Notebooks are environments that encourage the programming of writing literate code. Notebooks encourage you to write prose and illustrate it with code – and the outputs associated with executing that code.
In many cases, the code may already exist. The programming is then more a case of applying an existing bit of code to a new bit of data.
That is what you do in a spreadsheet, Oftentimes the code is hidden – or automatically generated – by a menu option selected by graphical user interface. But there is no magic going on (at least, no more magic than is associated with the ability to take electronic representations of text and do something to them that makes them responsible for what appears on a screen, keeps planes flying, and seemingly creates and destroys money on the fly in the world’s financial systems).

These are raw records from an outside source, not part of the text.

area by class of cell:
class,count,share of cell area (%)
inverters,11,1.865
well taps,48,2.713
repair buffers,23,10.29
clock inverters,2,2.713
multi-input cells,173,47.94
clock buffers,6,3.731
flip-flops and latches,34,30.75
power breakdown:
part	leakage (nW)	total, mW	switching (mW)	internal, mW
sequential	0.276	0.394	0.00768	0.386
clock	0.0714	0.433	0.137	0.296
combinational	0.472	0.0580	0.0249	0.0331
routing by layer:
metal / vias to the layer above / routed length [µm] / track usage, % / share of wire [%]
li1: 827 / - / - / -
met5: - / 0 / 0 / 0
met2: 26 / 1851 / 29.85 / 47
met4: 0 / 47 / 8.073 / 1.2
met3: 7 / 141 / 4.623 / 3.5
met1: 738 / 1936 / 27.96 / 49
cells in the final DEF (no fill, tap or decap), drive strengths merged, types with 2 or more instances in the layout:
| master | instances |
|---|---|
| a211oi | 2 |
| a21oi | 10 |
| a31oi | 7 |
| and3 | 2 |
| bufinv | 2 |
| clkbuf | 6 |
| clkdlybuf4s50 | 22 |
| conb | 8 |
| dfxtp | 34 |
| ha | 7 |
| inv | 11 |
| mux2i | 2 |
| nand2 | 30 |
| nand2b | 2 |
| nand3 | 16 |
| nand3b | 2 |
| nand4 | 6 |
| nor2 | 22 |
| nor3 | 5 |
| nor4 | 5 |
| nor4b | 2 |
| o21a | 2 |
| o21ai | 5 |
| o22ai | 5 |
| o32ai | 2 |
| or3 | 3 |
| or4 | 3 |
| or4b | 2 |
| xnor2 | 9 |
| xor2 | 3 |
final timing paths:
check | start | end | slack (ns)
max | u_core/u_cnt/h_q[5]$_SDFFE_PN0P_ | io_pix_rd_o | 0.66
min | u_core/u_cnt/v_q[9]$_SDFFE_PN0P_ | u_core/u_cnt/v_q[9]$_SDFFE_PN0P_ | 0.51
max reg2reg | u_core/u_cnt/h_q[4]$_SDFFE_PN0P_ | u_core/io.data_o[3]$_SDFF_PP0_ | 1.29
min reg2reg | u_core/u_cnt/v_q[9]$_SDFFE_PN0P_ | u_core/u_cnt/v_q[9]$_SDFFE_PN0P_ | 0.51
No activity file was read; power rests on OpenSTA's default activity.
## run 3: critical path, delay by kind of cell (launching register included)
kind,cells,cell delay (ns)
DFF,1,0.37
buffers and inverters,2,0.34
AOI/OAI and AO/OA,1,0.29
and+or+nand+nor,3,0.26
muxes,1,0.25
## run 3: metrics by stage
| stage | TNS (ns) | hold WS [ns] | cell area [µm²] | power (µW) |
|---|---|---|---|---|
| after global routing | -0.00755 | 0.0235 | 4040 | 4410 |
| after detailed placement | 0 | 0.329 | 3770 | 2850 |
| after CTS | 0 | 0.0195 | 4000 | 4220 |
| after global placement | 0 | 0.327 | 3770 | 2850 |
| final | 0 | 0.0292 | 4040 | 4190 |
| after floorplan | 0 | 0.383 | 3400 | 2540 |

Code is an incantation – and when you select a menu option in your spreadsheet you are asking the computer to perform that incantation and execute some code. You can also copy and paste code and then run it and it will have the same effect as selecting that operation from a menu. That’s how it works.
In literate programming, you can see a human description of what you want to achieve by executing the code, then the code, then the result of executing the code, then an interpretation of the result. Introduction. Method. Results. Conclusion. You know this four part structure, particularly if you’ve ever taught – or been taught – how to write a formal practical report.

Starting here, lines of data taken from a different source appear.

--- config.mk ---
export PLATFORM = sky130hd
export DESIGN_NAME = alu_seq_ctrl
export DESIGN_NICKNAME = d
export VERILOG_FILES = /design/src/rtl/alu_seq_ctrl.sv
export SDC_FILE = /design/constraint.sdc
export NUM_CORES = 1
export LEC_CHECK = 0
export CAP_MARGIN = 0
export CORE_UTILIZATION = 41
export DETAILED_ROUTE_END_ITERATION = 8
export GPL_ROUTABILITY_DRIVEN = 0
export MAX_ROUTING_LAYER = met4
export PLACE_DENSITY = 0.84
export SLEW_MARGIN = 40
export SYNTH_ARGS = -nofsm -noshare
export SYNTH_HDL_FRONTEND = slang
export SYNTH_SLANG_ARGS = --single-unit
--- constraint.sdc ---
create_clock -name clk -period 1.5 [get_ports clk]
set_clock_uncertainty 0.05 [all_clocks]
set_input_delay 0.15 -clock clk [delete_from_list [all_inputs] [get_ports clk]]
set_output_delay 0.15 -clock clk [all_outputs]
set_load 0.01 [all_outputs]
--- src/rtl/alu_seq_ctrl.sv ---
// Multi-cycle control sequencer: FETCH/DECODE/EXEC/MEM/WB stepping for the R.O.E datapath,
// with a bounded wait on the data-memory ready handshake.
module alu_seq_ctrl #(
  parameter int MEM_TIMEOUT = 15
) (
  input  logic       clk,
  input  logic       reset,
  input  logic       start,
  input  logic [8:0] inst,
  input  logic       zero,
  input  logic       mem_ready,
  output logic       fetch_en,
  output logic [1:0] alu_src,
  output logic       reg_write,
  output logic       mem_read,
  output logic       mem_write,
  output logic       pc_inc,
  output logic       pc_load,
  output logic       done,
  output logic       err,
  output logic [2:0] state_o
);

  localparam int CNT_W = $clog2(MEM_TIMEOUT + 1);

  typedef enum logic [2:0] {
    S_IDLE   = 3'd0,
    S_FETCH  = 3'd1,
    S_DECODE = 3'd2,
    S_EXEC   = 3'd3,
    S_MEM    = 3'd4,
    S_WB     = 3'd5,
    S_DONE   = 3'd6
  } state_t;

  state_t           state;
  state_t           state_nxt;
  logic [8:0]       ir;
  logic [CNT_W-1:0] mem_cnt;
  logic             mem_timeout;

  logic       is_special;
  logic       is_load;
  logic       is_store;
  logic       is_branch;
  logic       is_halt;
  logic [1:0] dec_src;
  logic       mem_last;
  logic       unused_imm;

  // Immediate bits feed the datapath directly; the sequencer only needs the opcode field.
  assign unused_imm = ^ir[4:0];

  assign is_special = (ir[8:7] == 2'b11);
  assign is_load    = is_special && (ir[6:5] == 2'b00);
  assign is_store   = is_special && (ir[6:5] == 2'b01);
  assign is_branch  = is_special && (ir[6:5] == 2'b10);
  assign is_halt    = is_special && (ir[6:5] == 2'b11);

  always_comb begin
    dec_src = 2'b11;
    unique case (ir[8:7])
      2'b00: dec_src = 2'b10;
      2'b01: dec_src = 2'b01;
      2'b10: dec_src = 2'b00;
      default: begin
        if (is_load || is_store) dec_src = 2'b10;
        else if (is_branch)      dec_src = 2'b00;
        else                     dec_src = 2'b11;
      end
    endcase
  end

  // The final permitted MEM cycle is the one where MEM_TIMEOUT-1 cycles have already elapsed.
  assign mem_last = (mem_cnt == CNT_W'(MEM_TIMEOUT - 1));

  always_comb begin
    state_nxt   = state;
    fetch_en    = 1'b0;
    alu_src     = 2'b11;
    reg_write   = 1'b0;
    mem_read    = 1'b0;
    mem_write   = 1'b0;
    pc_inc      = 1'b0;
    pc_load     = 1'b0;
    done        = 1'b0;
    mem_timeout = 1'b0;
    unique case (state)
      S_IDLE: begin
        if (start) state_nxt = S_FETCH;
      end
      S_FETCH: begin
        fetch_en  = 1'b1;
        state_nxt = S_DECODE;
      end
      S_DECODE: begin
        state_nxt = S_EXEC;
      end
      S_EXEC: begin
        alu_src = dec_src;
        if (is_load || is_store) begin
          state_nxt = S_MEM;
        end else if (is_branch) begin
          pc_load   = zero;
          pc_inc    = ~zero;
          state_nxt = S_FETCH;
        end else if (is_halt) begin
          state_nxt = S_DONE;
        end else begin
          state_nxt = S_WB;
        end
      end
      S_MEM: begin
        alu_src   = dec_src;
        mem_read  = is_load;
        mem_write = is_store;
        if (mem_ready) begin
          if (is_load) begin
            state_nxt = S_WB;
          end else begin
            pc_inc    = 1'b1;
            state_nxt = S_FETCH;
          end
        end else if (mem_last) begin
          mem_timeout = 1'b1;
          state_nxt   = S_DONE;
        end
      end
      S_WB: begin
        alu_src   = dec_src;
        reg_write = 1'b1;
        pc_inc    = 1'b1;
        state_nxt = S_FETCH;
      end
      S_DONE: begin
        done = 1'b1;
        if (start) state_nxt = S_FETCH;
      end
      default: begin
        state_nxt = S_IDLE;
      end
    endcase
  end

  always_ff @(posedge clk) begin
    if (reset) begin
      state   <= S_IDLE;
      ir      <= 9'd0;
      mem_cnt <= '0;
      err     <= 1'b0;
    end else begin
      state <= state_nxt;
      if (state == S_DECODE) ir <= inst;
      if (state == S_EXEC)     mem_cnt <= '0;
      else if (state == S_MEM) mem_cnt <= mem_cnt + 1'b1;
      if (mem_timeout)
        err <= 1'b1;
      else if (start && (state == S_IDLE || state == S_DONE))
        err <= 1'b0;
    end
  end

  assign state_o = state;

endmodule

# Word level (Yosys, flattened, before mapping)
# Index checks and enable logic that the tools add are counted.
# word_totals
inputBits,14
ram_bits,0
regBits,17
n_memories,0
output_inout_bits,13
rom_bits,0
latch_bits,0
elab_cells,66
# classes
add_sub_neg,1
n_lt_le_gt_ge,0
shifts,0
bitwise,1
reduce_logical,15
mux,30
div,0
n_eq_ne,15
n_mul,0
# op_table
op,n
$mux W3,6
$pmux W3 S6,1
$mux W1,17
$eq A3 B3 Y1 const B,3
$eq A2 B2 Y1 const B,4
$mux W2,4
$eq A3 B2 Y1 const B,2
$pmux W2 S3,1
$logic_and A1 B1 Y1,5
$add A4 B1 Y4 const B,1
$eq A2 B1 Y1 const B,2
$eq A4 B4 Y1 const B,1
$logic_not A2 Y1,2
$reduce_or A2 Y1,2
$eq A3 B1 Y1 const B,1
$logic_not A3 Y1,1
$ne A3 B3 Y1 const B,1
$pmux W1 S3,1
$reduce_or A3 Y1,1
$logic_or A1 B1 Y1,2
$ne A2 B1 Y1 const B,1
$reduce_and A2 Y1,1
$reduce_bool A2 Y1,1
$not A1 Y1,1

# Logic depth before layout (Yosys ltp)
# Gate-level depths: netlist of run 1.
# depth
ltp_word,6
ltp_mapped,6
mapped_depth_nobuf,6

# Least setup slack after synthesis of run 1
# No wires, ideal clock.
# synth_timing
path_kind,register -> output
start,"register state[2], in the netlist state_o[2]"
end,output mem_write
setup_slack_ps,88
stages_incl_launch_ff,5
arrival_time_ps,1212
cell_sequence,dfxtp_1 > buf_4 > buf_4 > nand2_1 > nor3_1
# synth_via
elab_chain_len,2
# synth_lines
item,line_no,rtl
start: declaration,36,state_t state;
start signal: assignment,152,state <= state_nxt;
$eq A3 B3 Y1,88,unique case (state)
$mux W1,88,
end: declaration,16,"output logic mem_write,"
# Every way passes these cells.

# Worst setup path in the final report of run 1
# layout_timing
start,"register state[0], in the netlist state_o[0]"
end,output pc_inc
# layout_via
elab_chain_len,2
word_cells_on_any_way,4
classes_between,eq/ne (3); mux (1)
# layout_lines
item,line_no,rtl
$eq A3 B3 Y1 / $eq A3 B2 Y1 (equally long branches),88,
$pmux W1 S3 *,88,
end: declaration,17,"output logic pc_inc,"
# Every way passes the cells marked *; elsewhere a longest branch is shown, timed or not.

==> results.md, run 1 <==
- Count of clock tree sinks: 12
- DRC: 0
- Kind of cell with the highest combined delay on the critical path: flip-flops
- Sequential area share after synthesis: 28.9%
- Max capacitance violation total: 0
- Total Die Area: 0.00221 mm²
- Part of the total power dissipated in combinational logic: 35.6%
- Terminus of the critical flop-to-flop path: state_o[2]
- Total buffers and inverters traversed by the critical path: 1
- CTS root buffer: clkbuf_4
- Yosys Warn Count: 0
- Detail Placement HPWL: 1850 µm
- Crit path time final: 1.58 ns
- CTS buffer count: 3
- Max VDD drop: 604 µV
- Final Hold Vio Count: 0
- Number of I/O port buffers: 21
- CP peak stage delay: 0.41 ns
- Most area-consuming cells after synthesis: dfxtp_1 (29%), a21oi_1 (7.2%), nor2_1 (6.3%)
- GR met1 Demand/Resource: 32.6%
- Setup slack of the worst register-to-register path: 0.07 ns
- Launch point of the worst reg-to-reg path: ir[5]
- Clock tree from TritonCTS: built
- Vias in the first global route: 934
- Grt met3 use: 2.31%
- Outcome: finished with violations
- Hold path startpoint: err
- Nets@finish: 173
- Worst setup margin: -0.0824 ns
- Critical Path AT: 1.38 ns
- Final count of pins violating max slew: 0
- Cell with the largest stage delay on the worst path: dfxtp_4
- Number of antenna violations at the first check in global routing: 0
- Wire length of the first global-routing pass: 4100 µm
- Relative contribution of sequential cells to total power: 41.5%
- Signed area change from the synthesized netlist to the final layout: 63.0%
- Number of vias per cell after detailed routing: 5.56
- Sw Ratio: 32.5%
- Dominant cell type by area after synthesis: dfxtp_1
- Critical path endpoint category: output port
- Post-route clock period utilization: 105%
- Number of diodes: 0
- Die Height: 47.0 µm
- Layout cells sized above 1: 41.9%
- Number of H-tree levels: 1
- Relative contribution of the clock network to total power: 22.9%
- Final setup violation count: 3
- Hold Path Depth: 2
- Synthesis-stage register bit count: 12
- Hold-fix buffer count after cts: 0
- Final antenna-violating net count: 0
- Critical path fanouts, max: 8
- Failing checks: negative setup slack
- Setup CP Type: flop to output port
- Classification of the worst-slack hold path: flop to flop
- Largest net degree at the start of global routing: 13
- Worst setup timing slack at the placement stage: -0.321 ns
- Global routing's busiest layer: met2
- Row cnt: 15
- Worst Tran Pin Value: 0.320 ns
- Post-synthesis cell count: 104
- Upper clock frequency limit: 0.632 GHz
- Fraction of post-synthesis cell area in the top cell type by area: 28.9%
- Standard cell core area: 0.00182 mm²
- Post-DR wirelength/cell: 14.9 µm
- Drt total wl: 2690 µm
- Maximum clock insertion buffer count: 2
- Number of unique standard cell types used by synthesis: 39
- Worst Reg-to-Reg Cells: 6
- Final total power: 0.879 mW
- I/O Pins: 27
- Gr usage total: 27.6%
- Summed instance area of the synthesized netlist: 831 µm²
- Category of the worst setup path launch point: flop
- Leakage power: 0.599 nW
- Met2 layer usage reported by global route: 47.5%
- Total nets after synthesis: 120
- Power per Cell Area: 649 mW/mm²
- Max transition margin: 78.7%
- Data required time at the worst endpoint: 1.30 ns
- Total via count after detailed routing: 1000
- DRC marker count from the first detailed-route iteration: 28
- Count of TritonRoute iterations in the first routing pass: 4
- Clock insertion delay at the later pin of the skew report: 0.28 ns
- Initial core utilization: 45.6%
- Global route overflow: 0
- Worst min-delay path endpoint: err
- Post-Syn Area per Cell: 7.99 µm²
- Worst-path cell chain: nand2_4 > nor4_2 > a21oi_1 > o21bai_1 > buf_2
- Register clock-pin slew on the reported worst setup and hold paths: 0.07 ns
- Switching power summed over all nets: 0.286 mW
- Internal power contribution: 0.593 mW
- RSZ-0062 raised after global routing: true
- Horizontal die dimension: 47.0 µm
## area by class of cell
type,count,area (µm²)
repair buffers,54,432
flip-flops and latches,12,254
well taps,25,31.3
clock buffers,3,22.5
multi-input cells,83,603
inverters,3,11.3
fillers,128,467
## metal layers
| layer | up-vias | share of wire (%) |
|---|---|---|
| met3 | 7 | 4.5 |
| met1 | 468 | 42 |
| met2 | 39 | 51 |
| met5 | - | 0 |
| li1 | 486 | - |
| met4 | 0 | 2.1 |
## state kept, by name (all words and copies together), names as in the netlist
signal   count
ir           4
state_o      3
err          1
mem_cnt      4
## power by group through the flow
| stage | Sequential [mW] | Clock [mW] | Combinational [mW] |
|---|---|---|---|
| after floorplan | 0.361 | 0 | 0.148 |
| after global placement | 0.362 | 0 | 0.275 |
| after detailed placement | 0.362 | 0 | 0.286 |
| after CTS | 0.356 | 0.201 | 0.292 |
| after global routing | 0.368 | 0.214 | 0.336 |
| final | 0.365 | 0.201 | 0.313 |
## Yosys cell counts
library cell / n
nand3_1: 3
a21boi_0: 1
clkbuf_1: 1
buf_2: 1
nor4_1: 3
a21boi_1: 1
o21bai_1: 2
nor2_2: 1
nand2_2: 1
nand2_1: 8
nor2_1: 14
a21oi_1: 12
o211ai_1: 2
xor2_1: 1
inv_1: 2
a221oi_2: 1
o21ai_1: 1
nor4b_2: 1
nor3b_1: 1
a2bb2oi_1: 1
a211oi_1: 1
buf_4: 3
a2111oi_1: 1
and3_1: 3
inv_2: 1
nor3_1: 4
nor2b_1: 1
o21ai_0: 1
ha_1: 2
or3_1: 1
nor3b_4: 1
nand2b_1: 4
a2111oi_2: 1
dfxtp_1: 12
buf_6: 1
o32ai_1: 2
mux2i_1: 4
nand3b_1: 1
a41o_1: 2
## worst reg2reg max path, cell delays in order, from the launching register on
cell,delay [ns]
dfxtp_2,0.32
nand3b_1,0.22
buf_6,0.17
buf_4,0.13
o21bai_1,0.13
a2bb2oi_1,0.19
o32ai_1,0.10
## per-stage QoR
step | instances | util, % | TNS [ns] | instance area (µm²) | hold WS [ns]
after floorplan | 104 | - | 0 | 831 | 0.177
after global placement | 172 | 68.1 | -0.807 | 1240 | 0.422
after detailed placement | 172 | 68.1 | -1.09 | 1240 | 0.424
after CTS | 177 | 71.1 | -0.0819 | 1290 | 0.437
after global routing | 180 | 74.4 | -0.341 | 1350 | 0.452
final | 180 | 74.4 | -0.194 | 1350 | 0.438
## logic make-up (layout without fill, tap and decap cells)
logic type | after synthesis | after routing | share of synthesized area (%)
adders and majority gates | 2 | 2 | 3.01
muxes | 4 | 4 | 4.82
xor gates and xnor gates | 1 | 1 | 1.05
AOI/OAI and AO/OA | 29 | 29 | 25.1
DFF | 12 | 12 | 28.9
buffers and inverters | 9 | 60 | 6.47
and+or+nand+nor | 47 | 47 | 30.6
## how the worst max path moves through the flow
stage,endpoint,depth (start not counted),slack (ns),startpoint
finish,pc_inc,5,-0.08,state_o[0]
global route,pc_inc,5,-0.13,ir[5]
CTS,alu_src[1],5,-0.05,state_o[2]
detailed placement,pc_inc,5,-0.32,zero
global placement,pc_inc,5,-0.24,zero
floorplan,mem_write,4,0.09,state_o[2]
## cells in the final DEF, fill, tap and decap left out, drive strengths merged, types with 3 or more instances in the layout
master / synthesis / layout
nand3: 3 / 3
nand2b: 4 / 4
inv: 3 / 3
clkdlybuf4s50: 0 / 9
and3: 3 / 3
dfxtp: 12 / 12
nor4: 3 / 3
buf: 5 / 39
clkbuf: 1 / 5
nor3: 4 / 4
a21oi: 12 / 12
mux2i: 4 / 4
nand2: 9 / 9
nor2: 15 / 15
## repair_timing
item / in CTS / in global routing
pin swaps: 2 / 4
gates resized for setup: 41 / 17
setup buffers: 2 / 3
setup endpoints to repair: 13 / 12
Note: power is estimated with default switching activity, not from simulation.
==> run 2, diff against run 1 <==
==> constraint.sdc (replaced) <==
create_clock -name clk -period 1.5 [get_ports clk]
set_clock_uncertainty 0.05 [all_clocks]
set_input_delay 0.15 -clock clk [delete_from_list [all_inputs] [get_ports clk]]
set_output_delay 0.15 -clock clk [all_outputs]
set_load 0.05 [all_outputs]
==> run 2 against run 1 <==
  * The flow still finishes with violations (negative setup slack)
  * Clock power up 43%
  * Via count up 16%
  * Sequential power about the same
  * Global-route usage up 6.5 points
==> results.md, run 2 (synthesized netlist as in run 1, its figures left out) <==
- Outcome: finished with violations
- Final TNS setup: -1.24 ns
- DRC: 0
- Standard cell core area: 0.00182 mm²
- Setup slack of the worst register-to-register path: -0.07 ns
- Most common cell after layout, fill and taps aside: buf_4
- CTS buffer count: 3
- Detail Placement HPWL: 1840 µm
- Number of antenna violations at the first check in global routing: 0
- Final Instance Count excl. Fillers: 183
- DRC marker count from the first detailed-route iteration: 73
- Global route overflow: 0
- Signed area change from the synthesized netlist to the final layout: 92.6%
- Final setup violation count: 12
- Critical path endpoint category: output port
- I/O Pins: 27
- Maximum clock insertion buffer count: 2
- Category of the worst setup path launch point: flop
- Upper clock frequency limit: 0.584 GHz
- Layout cells sized above 1: 51.3%
- Failing checks: negative setup slack
- Nets@finish: 175
- Register clock-pin slew on the reported worst setup and hold paths: 0.09 ns
- Terminus of the critical flop-to-flop path: state_o[2]
- Endpoint of the worst setup timing path: pc_inc
- Number of cells in the design after placement: 158
- Worst Reg-to-Reg Cells: 6
- Critical path fanouts, max: 6
- Number of I/O port buffers: 21
- Post-DR wirelength/cell: 21.2 µm
- Power per Cell Area: 704 mW/mm²
- Wire length of the first global-routing pass: 4930 µm
- Final Hold Vio Count: 0
- Leading cell types in the layout, fill and taps excluded: buf_4 (31), a21oi_1 (11), nor2_1 (11), buf_12 (11), clkdlybuf4s50_1 (8)
- Data required time at the worst endpoint: 1.30 ns
- RSZ-0062 raised after global routing: true
- Kind of cell with the highest combined delay on the critical path: flip-flops
- Fillcell total: 73
- Horizontal die dimension: 47.0 µm
- Number of H-tree levels: 1
- Total via count after detailed routing: 1158
- Classification of the worst-slack hold path: input port to flop
- Vias in the first global route: 1015
- Worst-path cell chain: nand2_4 > nor4_4 > a21oi_2 > o21bai_4 > buf_12
- Hold-fix buffer count after cts: 0
- Clock tree from TritonCTS: built
- Crit path time final: 1.71 ns
- Worst setup timing slack at the placement stage: -0.0768 ns
- Cell with the largest stage delay on the worst path: dfxtp_4
- Total buffers and inverters traversed by the critical path: 1
- Clock insertion delay at the later pin of the skew report: 0.31 ns
- Critical Path AT: 1.51 ns
- Leakage power: 0.637 nW
- CTS root buffer: clkbuf_4
- Final hold slack: 0.433 ns
- Worst setup margin: -0.213 ns
- Max transition margin: 72.8%
- Final count of pins violating max slew: 0
- Max VDD drop: 753 µV
- Cell count along the critical path: 5
- Initial core utilization: 45.6%
- Row cnt: 15
- Largest net degree at the start of global routing: 10
- Launch point of the worst reg-to-reg path: state_o[1]
- Count of clock tree sinks: 12
- CP peak stage delay: 0.42 ns
- Final antenna-violating net count: 0
- Gr usage total: 34.1%
- Total Die Area: 0.00221 mm²
- Max capacitance violation total: 0
- Post-route clock period utilization: 114%
- Drt total wl: 3880 µm
- Setup CP Type: flop to output port
- Count of TritonRoute iterations in the first routing pass: 4
- Die Height: 47.0 µm
- Worst Tran Pin Value: 0.407 ns
- Number of vias per cell after detailed routing: 6.33
- Number of diodes: 0
- Startpoint of the most critical setup path: state_o[1]
## run 2: stage by stage
stage	cell area (µm²)	total power [mW]	util, %
floorplan	926	0.574	-
global placement	1320	0.697	72.7
detailed placement	1320	0.707	72.7
CTS	1550	1.06	85.4
global route	1600	1.16	87.9
finish	1600	1.13	87.9
## run 2: worst min path at each step
| stage | startpoint | endpoint | slack, ns | cells after the start |
|---|---|---|---|---|
| floorplan | reset | state_o[0] | 0.17 | 1 |
| global placement | err | err | 0.42 | 2 |
| detailed placement | err | err | 0.43 | 2 |
| CTS | inst[6] | ir[6] | 0.41 | 3 |
| global route | inst[7] | ir[7] | 0.43 | 3 |
| finish | inst[7] | ir[7] | 0.43 | 3 |
## run 2: report_power, final
group          switching [mW]  internal [mW]  total [mW]  leakage [nW]
logic                   0.247          0.231       0.478         0.515
clock network           0.139          0.149       0.287        0.0210
registers              0.0275          0.335       0.362         0.102
total                   0.413          0.714        1.13         0.637
## run 2: tightest hold or removal path: stages
cell and delay (ns):
clkdlybuf4s50_1 0.40, mux2i_1 0.14, nor2_1 0.06
## run 2: layout make-up
class,count,area (µm²),share of cell area [%]
timing repair buffer,56,593,37.1
clock buffer,4,36.3,2.27
tap,25,31.3,1.95
sequential,12,259,16.2
inverter,3,11.3,0.704
multi-input combinational,83,669,41.8
## run 2: routing by layer
| metal | vias up | global-route usage, % | share of wire [%] |
|---|---|---|---|
| met4 | 0 | 14.3 | 5.3 |
| li1 | 497 | - | - |
| met1 | 534 | 40.1 | 38 |
| met5 | - | - | 0 |
| met2 | 101 | 55.0 | 47 |
| met3 | 26 | 8.46 | 9.8 |
## run 2: timing repair
action	in CTS	in global routing
resized for setup	18	5
setup endpoints to repair	9	15
setup buffers	16	5
pin swaps	10	6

But you can apply it at an atomic level to. At the level of a particular event. Like a particular scene in a narrative chart, or a particular geotemporal location in a time map.
The other idea that the notebooks buy is into is reproducible research. I love this idea and think you should too. It lets archiving make sense.
Do I really have to say any more than just show that quote?
Now you may say that that’s all very well for, I don’t know, physics or biology, or science, or economics. Or social science in general, where they do all sorts of inexplicable things with statistics and probably should try to keep track of what they doing.
But not the humanities.
But that’s not quite right, because in the digital humanities there are computational tools that you can use. Particularly in the areas of text analysis and visualisation. Such as some of the visualisations we saw in the first part of this presentation.
But you need a tool that democratises access to this technology. You need an environment that the social scientists found in the form of a spreadsheet.
But better.
One that helps you keep track of what you did and that produces a serialisation that can be read back in a linear way that makes sense.
Even if you don’t create it in a linear way.
Even if you did that bit before this bit, but the way you tell it is as this bit before that bit.
Which is one reason why postgrads get the fear that their experiment is going wrong. (Don’t panic! Those published papers you read? The work as described never took place the way it was described. The write-up is a post hoc rationalisation of the bits that worked, retold in such a way that it makes it look as if it was planned that way all along.)
And here’s a another dirty secret – most of the published reports you read that write up one experiment of another are not replicable from that report.
(I also like to think of notebooks as a place where I can have a conversation with data.).
So how do notebooks help?
The tool I want to describe is – are – called IPython Notebooks.
IPython Notebooks let you execute code written in the Python programming language in an interactive way. But they also work with other languages – Javascript, Ruby, R, and so on, as well as other applications. I use a notebook for drawing diagrams using Graphviz, for example.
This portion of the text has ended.